--- START ---
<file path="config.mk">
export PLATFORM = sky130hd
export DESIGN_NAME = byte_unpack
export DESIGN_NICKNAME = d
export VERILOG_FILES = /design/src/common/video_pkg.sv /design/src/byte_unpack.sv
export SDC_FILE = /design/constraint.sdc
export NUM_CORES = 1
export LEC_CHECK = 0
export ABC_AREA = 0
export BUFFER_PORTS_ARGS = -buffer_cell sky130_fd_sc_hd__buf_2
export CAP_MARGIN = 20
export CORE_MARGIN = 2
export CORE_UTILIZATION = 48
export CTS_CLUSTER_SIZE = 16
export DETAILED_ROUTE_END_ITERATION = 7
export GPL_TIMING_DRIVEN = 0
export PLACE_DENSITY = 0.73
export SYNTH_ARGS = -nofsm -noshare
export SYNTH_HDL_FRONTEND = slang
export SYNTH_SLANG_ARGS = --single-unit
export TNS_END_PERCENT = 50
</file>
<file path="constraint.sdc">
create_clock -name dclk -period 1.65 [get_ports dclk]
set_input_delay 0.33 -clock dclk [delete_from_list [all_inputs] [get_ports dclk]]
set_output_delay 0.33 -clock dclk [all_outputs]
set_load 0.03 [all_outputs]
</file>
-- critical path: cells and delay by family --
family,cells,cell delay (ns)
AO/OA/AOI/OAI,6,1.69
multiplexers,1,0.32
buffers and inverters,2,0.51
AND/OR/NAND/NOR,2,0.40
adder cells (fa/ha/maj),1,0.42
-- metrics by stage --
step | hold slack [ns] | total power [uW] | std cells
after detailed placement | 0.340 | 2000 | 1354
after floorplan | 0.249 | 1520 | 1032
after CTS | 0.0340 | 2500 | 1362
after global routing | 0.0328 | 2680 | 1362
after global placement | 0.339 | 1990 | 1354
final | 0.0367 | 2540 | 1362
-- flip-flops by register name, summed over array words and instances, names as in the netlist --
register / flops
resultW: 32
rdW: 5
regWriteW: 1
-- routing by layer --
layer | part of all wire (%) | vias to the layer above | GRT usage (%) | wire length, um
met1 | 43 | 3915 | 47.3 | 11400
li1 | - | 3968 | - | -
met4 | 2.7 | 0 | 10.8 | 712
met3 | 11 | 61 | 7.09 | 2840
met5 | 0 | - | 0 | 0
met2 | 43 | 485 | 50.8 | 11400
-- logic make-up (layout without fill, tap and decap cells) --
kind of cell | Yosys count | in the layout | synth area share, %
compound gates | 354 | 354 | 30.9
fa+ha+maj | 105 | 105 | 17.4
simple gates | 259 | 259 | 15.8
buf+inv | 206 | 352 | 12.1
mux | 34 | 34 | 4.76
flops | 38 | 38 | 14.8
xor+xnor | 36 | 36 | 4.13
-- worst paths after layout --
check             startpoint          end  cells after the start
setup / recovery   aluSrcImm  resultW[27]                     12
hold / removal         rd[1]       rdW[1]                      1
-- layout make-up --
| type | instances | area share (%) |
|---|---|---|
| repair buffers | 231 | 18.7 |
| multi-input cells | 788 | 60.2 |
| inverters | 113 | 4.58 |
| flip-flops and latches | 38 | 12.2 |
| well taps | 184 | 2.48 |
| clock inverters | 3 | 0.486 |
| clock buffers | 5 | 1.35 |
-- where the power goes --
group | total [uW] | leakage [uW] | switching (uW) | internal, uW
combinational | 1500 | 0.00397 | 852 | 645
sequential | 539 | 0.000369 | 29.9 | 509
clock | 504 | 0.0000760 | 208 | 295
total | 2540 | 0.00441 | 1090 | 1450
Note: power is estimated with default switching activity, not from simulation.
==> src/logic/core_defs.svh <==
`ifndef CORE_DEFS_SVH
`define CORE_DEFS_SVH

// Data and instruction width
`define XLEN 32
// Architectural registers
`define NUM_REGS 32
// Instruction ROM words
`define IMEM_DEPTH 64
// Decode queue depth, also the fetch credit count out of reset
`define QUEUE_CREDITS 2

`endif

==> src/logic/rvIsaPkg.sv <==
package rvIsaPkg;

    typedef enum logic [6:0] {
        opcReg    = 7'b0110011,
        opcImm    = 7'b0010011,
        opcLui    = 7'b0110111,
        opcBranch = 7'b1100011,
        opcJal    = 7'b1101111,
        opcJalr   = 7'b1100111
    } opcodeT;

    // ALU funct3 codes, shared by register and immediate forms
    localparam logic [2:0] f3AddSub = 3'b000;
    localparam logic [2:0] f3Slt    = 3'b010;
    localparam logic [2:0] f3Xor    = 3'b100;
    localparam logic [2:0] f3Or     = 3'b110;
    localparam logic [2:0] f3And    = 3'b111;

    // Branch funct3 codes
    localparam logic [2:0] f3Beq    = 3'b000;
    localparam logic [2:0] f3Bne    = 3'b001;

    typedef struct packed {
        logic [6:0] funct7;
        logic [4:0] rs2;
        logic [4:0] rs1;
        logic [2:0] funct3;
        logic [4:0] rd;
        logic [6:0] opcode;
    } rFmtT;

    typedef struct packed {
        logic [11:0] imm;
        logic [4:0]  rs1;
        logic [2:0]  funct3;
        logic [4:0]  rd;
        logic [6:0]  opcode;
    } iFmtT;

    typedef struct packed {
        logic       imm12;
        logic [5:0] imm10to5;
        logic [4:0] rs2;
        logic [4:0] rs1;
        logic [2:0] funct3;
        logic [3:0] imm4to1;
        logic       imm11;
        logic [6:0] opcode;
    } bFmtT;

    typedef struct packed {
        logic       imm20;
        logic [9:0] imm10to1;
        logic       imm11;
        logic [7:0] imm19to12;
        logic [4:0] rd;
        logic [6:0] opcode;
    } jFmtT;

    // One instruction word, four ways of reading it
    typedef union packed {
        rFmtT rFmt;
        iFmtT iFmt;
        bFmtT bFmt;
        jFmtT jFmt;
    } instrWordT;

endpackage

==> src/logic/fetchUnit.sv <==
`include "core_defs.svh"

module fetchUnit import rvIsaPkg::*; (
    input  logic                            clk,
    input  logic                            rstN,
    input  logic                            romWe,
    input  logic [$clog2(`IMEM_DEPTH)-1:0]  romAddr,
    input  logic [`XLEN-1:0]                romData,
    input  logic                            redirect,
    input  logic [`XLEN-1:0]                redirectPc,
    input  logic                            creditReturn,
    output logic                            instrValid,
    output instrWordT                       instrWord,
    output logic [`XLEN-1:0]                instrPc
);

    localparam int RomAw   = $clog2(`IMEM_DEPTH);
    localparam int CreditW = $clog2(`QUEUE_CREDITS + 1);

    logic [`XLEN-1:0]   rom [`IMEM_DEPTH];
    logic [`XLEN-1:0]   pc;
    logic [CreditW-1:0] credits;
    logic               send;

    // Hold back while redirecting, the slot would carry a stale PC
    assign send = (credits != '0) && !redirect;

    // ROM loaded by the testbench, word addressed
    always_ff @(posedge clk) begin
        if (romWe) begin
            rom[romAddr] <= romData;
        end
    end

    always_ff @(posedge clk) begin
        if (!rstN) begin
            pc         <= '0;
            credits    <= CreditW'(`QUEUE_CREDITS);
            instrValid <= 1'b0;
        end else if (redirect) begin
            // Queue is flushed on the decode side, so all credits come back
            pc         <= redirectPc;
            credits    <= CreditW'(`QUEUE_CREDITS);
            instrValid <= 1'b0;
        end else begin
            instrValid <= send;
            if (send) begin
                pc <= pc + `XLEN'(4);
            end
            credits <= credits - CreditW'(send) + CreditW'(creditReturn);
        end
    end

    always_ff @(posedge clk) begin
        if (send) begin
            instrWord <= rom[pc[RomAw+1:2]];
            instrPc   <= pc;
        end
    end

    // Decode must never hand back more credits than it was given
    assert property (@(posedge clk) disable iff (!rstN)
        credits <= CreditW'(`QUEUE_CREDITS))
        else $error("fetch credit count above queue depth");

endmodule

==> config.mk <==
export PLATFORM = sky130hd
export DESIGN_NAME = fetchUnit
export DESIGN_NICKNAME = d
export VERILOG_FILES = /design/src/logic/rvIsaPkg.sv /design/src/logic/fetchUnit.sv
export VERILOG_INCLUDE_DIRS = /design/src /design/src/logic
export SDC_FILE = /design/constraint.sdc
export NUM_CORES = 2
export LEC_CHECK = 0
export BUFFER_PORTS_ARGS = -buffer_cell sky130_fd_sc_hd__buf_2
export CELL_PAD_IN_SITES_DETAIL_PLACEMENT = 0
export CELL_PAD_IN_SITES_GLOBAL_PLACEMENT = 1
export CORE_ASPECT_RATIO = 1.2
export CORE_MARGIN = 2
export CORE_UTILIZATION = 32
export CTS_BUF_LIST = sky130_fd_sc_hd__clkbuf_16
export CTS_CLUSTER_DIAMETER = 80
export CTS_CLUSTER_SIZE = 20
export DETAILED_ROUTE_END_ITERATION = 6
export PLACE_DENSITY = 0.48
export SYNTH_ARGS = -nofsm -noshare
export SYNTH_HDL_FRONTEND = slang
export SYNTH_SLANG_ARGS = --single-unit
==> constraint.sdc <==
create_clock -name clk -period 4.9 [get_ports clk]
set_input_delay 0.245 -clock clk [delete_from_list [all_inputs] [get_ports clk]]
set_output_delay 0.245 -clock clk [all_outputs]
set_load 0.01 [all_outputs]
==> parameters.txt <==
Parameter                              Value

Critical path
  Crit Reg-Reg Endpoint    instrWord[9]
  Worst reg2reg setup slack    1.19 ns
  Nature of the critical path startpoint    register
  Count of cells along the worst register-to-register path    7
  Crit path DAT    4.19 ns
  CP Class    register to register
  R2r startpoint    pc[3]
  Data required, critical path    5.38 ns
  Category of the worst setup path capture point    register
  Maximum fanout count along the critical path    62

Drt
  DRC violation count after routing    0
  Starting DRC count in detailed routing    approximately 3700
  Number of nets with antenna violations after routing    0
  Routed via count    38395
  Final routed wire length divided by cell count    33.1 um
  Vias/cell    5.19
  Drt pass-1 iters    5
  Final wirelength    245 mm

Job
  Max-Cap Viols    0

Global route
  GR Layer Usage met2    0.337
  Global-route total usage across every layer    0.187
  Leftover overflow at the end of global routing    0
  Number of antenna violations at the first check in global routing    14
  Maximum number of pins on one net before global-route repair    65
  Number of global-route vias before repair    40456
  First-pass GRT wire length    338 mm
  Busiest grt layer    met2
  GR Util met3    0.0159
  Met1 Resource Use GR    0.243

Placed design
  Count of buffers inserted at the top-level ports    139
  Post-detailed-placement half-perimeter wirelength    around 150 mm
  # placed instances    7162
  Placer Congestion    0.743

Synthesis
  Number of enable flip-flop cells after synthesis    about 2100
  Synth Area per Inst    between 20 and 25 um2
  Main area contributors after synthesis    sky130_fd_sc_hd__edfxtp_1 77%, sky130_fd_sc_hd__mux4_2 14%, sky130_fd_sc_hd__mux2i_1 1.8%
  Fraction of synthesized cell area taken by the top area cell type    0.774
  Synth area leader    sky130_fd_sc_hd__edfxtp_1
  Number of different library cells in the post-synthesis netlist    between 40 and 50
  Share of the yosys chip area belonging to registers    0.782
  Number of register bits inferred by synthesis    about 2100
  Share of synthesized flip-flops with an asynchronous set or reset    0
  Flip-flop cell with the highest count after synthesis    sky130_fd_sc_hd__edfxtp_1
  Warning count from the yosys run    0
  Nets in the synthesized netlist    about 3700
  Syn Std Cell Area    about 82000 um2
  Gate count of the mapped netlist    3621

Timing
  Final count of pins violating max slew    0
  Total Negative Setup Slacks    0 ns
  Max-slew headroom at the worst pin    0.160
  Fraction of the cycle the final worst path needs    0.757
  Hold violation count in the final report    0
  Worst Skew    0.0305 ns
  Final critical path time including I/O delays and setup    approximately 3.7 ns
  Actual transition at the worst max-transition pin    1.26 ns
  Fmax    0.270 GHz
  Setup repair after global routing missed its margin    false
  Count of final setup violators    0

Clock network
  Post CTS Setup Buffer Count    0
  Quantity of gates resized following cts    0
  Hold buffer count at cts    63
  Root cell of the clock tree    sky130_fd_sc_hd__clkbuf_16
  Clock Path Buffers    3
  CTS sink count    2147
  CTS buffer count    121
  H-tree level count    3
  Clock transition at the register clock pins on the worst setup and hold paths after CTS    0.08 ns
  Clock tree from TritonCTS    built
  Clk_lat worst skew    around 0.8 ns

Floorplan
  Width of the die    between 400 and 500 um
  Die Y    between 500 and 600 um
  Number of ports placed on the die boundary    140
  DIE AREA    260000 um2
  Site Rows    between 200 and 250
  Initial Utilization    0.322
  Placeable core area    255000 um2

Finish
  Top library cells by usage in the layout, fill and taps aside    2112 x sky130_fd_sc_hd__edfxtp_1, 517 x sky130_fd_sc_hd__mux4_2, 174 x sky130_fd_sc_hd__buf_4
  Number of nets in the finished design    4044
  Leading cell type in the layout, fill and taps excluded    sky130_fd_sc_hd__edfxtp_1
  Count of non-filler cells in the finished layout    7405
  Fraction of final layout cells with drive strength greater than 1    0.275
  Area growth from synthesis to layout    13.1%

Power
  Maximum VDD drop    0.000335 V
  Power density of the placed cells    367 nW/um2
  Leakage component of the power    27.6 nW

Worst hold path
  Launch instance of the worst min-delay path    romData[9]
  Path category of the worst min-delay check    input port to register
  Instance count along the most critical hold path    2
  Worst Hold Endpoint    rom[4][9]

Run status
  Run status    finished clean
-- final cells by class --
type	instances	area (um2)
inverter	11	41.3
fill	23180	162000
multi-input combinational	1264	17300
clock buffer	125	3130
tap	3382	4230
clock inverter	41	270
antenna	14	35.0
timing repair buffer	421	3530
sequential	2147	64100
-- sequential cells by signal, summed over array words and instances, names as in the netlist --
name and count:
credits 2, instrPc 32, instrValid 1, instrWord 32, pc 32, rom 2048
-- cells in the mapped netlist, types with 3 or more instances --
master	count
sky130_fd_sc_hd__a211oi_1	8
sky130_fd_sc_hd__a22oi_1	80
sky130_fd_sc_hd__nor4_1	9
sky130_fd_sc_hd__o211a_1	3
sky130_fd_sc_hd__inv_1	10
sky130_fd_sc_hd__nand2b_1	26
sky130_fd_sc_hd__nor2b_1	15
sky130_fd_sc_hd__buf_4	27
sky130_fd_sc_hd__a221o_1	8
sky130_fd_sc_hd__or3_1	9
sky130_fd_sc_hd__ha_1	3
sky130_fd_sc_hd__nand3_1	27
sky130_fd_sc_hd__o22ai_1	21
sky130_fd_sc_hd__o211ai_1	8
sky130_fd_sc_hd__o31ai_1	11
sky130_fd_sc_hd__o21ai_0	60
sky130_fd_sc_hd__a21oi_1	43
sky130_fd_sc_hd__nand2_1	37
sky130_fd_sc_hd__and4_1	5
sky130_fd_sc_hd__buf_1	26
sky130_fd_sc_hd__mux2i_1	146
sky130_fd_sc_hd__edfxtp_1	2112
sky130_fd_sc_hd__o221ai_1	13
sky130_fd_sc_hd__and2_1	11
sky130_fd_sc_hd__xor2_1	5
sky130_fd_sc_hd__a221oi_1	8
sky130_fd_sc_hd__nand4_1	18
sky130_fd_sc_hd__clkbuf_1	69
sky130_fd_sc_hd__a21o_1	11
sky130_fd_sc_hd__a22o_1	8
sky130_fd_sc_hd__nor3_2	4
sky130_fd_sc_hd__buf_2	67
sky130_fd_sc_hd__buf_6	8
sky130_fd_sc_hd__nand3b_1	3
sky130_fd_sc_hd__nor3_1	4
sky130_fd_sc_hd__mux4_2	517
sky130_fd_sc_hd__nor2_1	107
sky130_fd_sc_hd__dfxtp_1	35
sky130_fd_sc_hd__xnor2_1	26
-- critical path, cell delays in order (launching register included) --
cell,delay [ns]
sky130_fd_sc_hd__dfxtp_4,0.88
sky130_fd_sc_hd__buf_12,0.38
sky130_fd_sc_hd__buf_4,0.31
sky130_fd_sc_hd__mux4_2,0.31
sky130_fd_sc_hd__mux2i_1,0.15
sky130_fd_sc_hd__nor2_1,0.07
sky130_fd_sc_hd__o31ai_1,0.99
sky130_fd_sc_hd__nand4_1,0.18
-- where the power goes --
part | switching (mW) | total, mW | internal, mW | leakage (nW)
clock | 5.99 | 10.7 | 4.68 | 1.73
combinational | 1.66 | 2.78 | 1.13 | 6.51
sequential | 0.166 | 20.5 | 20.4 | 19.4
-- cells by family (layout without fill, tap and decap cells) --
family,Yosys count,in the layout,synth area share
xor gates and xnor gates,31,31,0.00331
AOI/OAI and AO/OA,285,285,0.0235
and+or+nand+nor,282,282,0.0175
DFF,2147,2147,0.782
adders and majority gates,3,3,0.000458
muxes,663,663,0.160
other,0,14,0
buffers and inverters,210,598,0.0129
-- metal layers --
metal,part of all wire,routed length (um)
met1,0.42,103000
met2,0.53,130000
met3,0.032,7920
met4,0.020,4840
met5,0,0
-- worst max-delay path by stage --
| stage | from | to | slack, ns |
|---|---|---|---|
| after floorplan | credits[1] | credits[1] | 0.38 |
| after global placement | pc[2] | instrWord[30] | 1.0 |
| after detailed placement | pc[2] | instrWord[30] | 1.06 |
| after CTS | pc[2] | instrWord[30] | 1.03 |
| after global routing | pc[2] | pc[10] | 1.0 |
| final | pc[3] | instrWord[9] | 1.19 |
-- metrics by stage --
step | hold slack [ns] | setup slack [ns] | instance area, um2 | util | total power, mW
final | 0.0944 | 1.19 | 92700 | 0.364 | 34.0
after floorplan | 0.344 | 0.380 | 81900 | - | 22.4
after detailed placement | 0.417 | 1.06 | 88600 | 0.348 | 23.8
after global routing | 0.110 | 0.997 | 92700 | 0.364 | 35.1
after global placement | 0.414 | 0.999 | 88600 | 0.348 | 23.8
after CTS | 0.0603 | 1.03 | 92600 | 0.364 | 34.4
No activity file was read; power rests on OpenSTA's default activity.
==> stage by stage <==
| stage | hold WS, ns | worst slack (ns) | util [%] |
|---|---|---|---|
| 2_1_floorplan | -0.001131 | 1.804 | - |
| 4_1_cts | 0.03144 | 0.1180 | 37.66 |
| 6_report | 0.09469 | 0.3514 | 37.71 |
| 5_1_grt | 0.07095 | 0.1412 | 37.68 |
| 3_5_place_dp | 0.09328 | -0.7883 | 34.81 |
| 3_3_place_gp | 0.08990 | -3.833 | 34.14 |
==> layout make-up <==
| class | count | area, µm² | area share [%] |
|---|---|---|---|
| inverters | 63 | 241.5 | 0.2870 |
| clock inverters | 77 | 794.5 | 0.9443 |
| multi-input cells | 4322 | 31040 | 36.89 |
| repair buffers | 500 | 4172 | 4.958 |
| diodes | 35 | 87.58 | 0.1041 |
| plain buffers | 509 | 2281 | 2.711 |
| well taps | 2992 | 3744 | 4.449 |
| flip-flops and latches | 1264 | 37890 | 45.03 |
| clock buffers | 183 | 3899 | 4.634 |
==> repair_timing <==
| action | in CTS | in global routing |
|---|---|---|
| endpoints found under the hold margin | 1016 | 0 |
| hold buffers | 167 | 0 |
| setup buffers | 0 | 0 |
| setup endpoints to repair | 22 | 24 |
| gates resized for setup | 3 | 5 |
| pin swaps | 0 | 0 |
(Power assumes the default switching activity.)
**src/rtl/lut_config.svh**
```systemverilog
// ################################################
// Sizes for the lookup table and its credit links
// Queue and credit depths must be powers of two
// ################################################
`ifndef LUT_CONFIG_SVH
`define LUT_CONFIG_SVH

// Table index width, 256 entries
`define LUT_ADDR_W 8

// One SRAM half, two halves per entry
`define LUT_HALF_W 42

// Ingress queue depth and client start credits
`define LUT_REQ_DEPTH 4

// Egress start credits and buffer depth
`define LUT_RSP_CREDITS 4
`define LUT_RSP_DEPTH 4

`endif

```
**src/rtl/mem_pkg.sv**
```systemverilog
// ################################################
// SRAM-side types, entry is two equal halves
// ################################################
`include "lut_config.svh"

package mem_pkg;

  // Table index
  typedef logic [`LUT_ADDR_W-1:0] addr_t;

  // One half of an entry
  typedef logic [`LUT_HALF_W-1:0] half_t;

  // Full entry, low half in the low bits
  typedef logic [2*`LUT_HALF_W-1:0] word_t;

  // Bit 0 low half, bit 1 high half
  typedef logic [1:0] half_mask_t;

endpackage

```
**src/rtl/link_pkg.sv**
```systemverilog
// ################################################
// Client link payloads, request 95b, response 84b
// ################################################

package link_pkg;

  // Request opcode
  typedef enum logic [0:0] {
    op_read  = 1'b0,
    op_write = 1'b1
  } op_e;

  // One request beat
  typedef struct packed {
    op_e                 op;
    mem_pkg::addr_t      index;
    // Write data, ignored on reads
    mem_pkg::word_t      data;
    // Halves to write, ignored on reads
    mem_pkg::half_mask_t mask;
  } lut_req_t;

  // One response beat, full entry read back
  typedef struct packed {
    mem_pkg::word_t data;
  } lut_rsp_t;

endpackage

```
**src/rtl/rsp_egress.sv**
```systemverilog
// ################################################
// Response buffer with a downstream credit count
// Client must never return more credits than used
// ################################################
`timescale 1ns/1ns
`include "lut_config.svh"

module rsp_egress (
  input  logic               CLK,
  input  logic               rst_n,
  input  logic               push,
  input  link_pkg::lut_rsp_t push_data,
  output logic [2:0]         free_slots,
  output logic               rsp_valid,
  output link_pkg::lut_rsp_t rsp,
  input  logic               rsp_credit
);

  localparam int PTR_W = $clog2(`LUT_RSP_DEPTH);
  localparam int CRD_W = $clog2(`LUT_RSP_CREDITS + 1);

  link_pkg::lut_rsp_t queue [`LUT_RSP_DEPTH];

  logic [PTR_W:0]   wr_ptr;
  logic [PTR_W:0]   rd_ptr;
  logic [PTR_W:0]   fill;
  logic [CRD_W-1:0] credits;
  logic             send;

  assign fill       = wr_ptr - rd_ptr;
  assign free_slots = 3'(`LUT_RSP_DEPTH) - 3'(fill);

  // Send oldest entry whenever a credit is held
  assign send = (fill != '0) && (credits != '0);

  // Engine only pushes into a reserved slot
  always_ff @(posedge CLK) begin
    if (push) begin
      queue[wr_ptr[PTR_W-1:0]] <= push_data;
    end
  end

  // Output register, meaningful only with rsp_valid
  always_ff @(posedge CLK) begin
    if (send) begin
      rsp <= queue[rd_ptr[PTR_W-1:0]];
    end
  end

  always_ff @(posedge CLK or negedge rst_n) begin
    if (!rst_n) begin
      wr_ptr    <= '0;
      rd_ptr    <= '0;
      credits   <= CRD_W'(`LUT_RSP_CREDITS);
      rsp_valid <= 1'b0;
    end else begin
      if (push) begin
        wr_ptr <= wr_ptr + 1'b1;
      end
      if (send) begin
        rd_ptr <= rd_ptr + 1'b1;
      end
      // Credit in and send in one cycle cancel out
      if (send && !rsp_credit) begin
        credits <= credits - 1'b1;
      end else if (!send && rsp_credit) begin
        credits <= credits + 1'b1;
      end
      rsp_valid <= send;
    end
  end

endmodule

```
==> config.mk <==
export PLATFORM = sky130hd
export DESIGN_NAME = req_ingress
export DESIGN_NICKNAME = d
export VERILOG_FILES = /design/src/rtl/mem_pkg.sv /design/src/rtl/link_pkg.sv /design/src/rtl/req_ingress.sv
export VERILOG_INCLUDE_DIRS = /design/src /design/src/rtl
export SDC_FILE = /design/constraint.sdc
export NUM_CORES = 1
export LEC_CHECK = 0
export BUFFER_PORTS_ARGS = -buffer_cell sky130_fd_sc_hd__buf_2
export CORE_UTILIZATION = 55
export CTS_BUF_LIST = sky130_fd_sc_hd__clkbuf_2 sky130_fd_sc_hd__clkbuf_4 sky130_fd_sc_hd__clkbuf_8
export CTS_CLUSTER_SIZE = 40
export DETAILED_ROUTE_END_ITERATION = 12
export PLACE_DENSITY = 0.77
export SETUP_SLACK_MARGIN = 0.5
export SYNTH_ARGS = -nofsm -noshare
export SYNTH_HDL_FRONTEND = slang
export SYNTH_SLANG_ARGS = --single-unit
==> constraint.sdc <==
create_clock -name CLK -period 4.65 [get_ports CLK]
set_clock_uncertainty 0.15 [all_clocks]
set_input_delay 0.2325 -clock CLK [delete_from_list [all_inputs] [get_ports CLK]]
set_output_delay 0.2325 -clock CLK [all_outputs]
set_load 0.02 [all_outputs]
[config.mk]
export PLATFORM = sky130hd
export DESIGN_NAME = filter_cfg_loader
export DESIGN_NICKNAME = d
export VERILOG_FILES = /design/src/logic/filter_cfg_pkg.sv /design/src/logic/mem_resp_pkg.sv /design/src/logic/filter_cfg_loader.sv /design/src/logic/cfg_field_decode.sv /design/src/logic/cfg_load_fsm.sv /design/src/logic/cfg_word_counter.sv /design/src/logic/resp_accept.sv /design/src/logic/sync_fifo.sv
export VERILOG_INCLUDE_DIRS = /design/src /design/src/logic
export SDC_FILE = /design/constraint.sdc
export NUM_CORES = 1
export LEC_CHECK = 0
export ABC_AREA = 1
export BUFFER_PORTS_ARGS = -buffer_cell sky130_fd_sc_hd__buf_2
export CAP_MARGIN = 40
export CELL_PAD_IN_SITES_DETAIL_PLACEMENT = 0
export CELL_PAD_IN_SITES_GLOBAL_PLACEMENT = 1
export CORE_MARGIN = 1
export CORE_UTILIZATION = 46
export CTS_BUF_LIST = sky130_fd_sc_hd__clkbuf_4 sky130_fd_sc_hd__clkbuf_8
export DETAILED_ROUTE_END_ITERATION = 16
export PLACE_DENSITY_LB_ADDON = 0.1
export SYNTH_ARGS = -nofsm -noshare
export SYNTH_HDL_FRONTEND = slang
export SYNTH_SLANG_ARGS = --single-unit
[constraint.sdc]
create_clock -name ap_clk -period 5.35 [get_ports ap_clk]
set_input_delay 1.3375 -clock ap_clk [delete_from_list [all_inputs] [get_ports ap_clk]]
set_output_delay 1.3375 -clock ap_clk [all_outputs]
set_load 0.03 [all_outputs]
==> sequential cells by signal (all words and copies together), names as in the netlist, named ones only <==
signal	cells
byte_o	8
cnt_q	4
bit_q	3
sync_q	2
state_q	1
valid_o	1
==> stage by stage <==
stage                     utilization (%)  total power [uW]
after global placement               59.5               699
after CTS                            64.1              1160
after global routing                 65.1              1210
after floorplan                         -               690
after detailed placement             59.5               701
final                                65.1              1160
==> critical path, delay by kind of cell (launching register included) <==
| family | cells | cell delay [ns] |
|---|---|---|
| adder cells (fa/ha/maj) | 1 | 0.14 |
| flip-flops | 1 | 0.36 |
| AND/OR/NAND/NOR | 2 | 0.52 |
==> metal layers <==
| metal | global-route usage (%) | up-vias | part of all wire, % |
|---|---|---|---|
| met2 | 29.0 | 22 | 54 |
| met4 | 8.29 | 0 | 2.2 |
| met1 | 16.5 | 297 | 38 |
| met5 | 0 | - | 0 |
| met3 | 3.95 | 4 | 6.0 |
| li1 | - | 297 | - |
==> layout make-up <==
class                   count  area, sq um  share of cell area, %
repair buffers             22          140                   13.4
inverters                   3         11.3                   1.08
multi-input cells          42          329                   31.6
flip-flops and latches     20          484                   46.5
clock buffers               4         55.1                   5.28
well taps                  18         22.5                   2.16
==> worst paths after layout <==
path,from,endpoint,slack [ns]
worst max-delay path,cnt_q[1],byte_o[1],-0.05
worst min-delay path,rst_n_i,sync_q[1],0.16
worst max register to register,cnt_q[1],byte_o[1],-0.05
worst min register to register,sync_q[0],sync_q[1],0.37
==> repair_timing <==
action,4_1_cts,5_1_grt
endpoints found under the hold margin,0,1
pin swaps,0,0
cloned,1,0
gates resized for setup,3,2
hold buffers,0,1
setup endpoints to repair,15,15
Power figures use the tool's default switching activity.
--- END ---
* **Your instructions**: The lines above, starting at the one with "path,from,endpoint,slack [ns]" and ending at the one with "hold buffers,0,1", are the only ones to return, exactly as written.

* **Expected output**:
path,from,endpoint,slack [ns]
worst max-delay path,cnt_q[1],byte_o[1],-0.05
worst min-delay path,rst_n_i,sync_q[1],0.16
worst max register to register,cnt_q[1],byte_o[1],-0.05
worst min register to register,sync_q[0],sync_q[1],0.37
==> repair_timing <==
action,4_1_cts,5_1_grt
endpoints found under the hold margin,0,1
pin swaps,0,0
cloned,1,0
gates resized for setup,3,2
hold buffers,0,1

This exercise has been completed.